= Beginning of Section =

**config.mk**
```make
export PLATFORM = sky130hd
export DESIGN_NAME = duck_motion_ctl
export DESIGN_NICKNAME = d
export VERILOG_FILES = /design/src/rtl/duck_motion_ctl.sv
export SDC_FILE = /design/constraint.sdc
export NUM_CORES = 1
export LEC_CHECK = 0
export BUFFER_PORTS_ARGS = -buffer_cell sky130_fd_sc_hd__buf_2
export CAP_MARGIN = 40
export CORE_MARGIN = 4
export CORE_UTILIZATION = 30
export CTS_CLUSTER_DIAMETER = 120
export CTS_CLUSTER_SIZE = 12
export DETAILED_ROUTE_END_ITERATION = 8
export PLACE_DENSITY = 0.5
export SLEW_MARGIN = 20
export SYNTH_ARGS = -nofsm -noshare
export SYNTH_HDL_FRONTEND = slang
export SYNTH_SLANG_ARGS = --single-unit
```
**constraint.sdc**
```tcl
create_clock -name clk -period 2.94 [get_ports clk]
set_input_delay 0.735 -clock clk [delete_from_list [all_inputs] [get_ports clk]]
set_output_delay 0.735 -clock clk [all_outputs]
set_load 0.01 [all_outputs]
```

= End of Section =

WHAT YOU ARE ASKED TO DO> Transcribe all the entries exactly, as they stand.

ANSWER>
**config.mk**
```make
export PLATFORM = sky130hd
export DESIGN_NAME = duck_motion_ctl
export DESIGN_NICKNAME = d
export VERILOG_FILES = /design/src/rtl/duck_motion_ctl.sv
export SDC_FILE = /design/constraint.sdc
export NUM_CORES = 1
export LEC_CHECK = 0
export BUFFER_PORTS_ARGS = -buffer_cell sky130_fd_sc_hd__buf_2
export CAP_MARGIN = 40
export CORE_MARGIN = 4
export CORE_UTILIZATION = 30
export CTS_CLUSTER_DIAMETER = 120
export CTS_CLUSTER_SIZE = 12
export DETAILED_ROUTE_END_ITERATION = 8
export PLACE_DENSITY = 0.5
export SLEW_MARGIN = 20
export SYNTH_ARGS = -nofsm -noshare
export SYNTH_HDL_FRONTEND = slang
export SYNTH_SLANG_ARGS = --single-unit
```
**constraint.sdc**
```tcl
create_clock -name clk -period 2.94 [get_ports clk]
set_input_delay 0.735 -clock clk [delete_from_list [all_inputs] [get_ports clk]]
set_output_delay 0.735 -clock clk [all_outputs]
set_load 0.01 [all_outputs]
```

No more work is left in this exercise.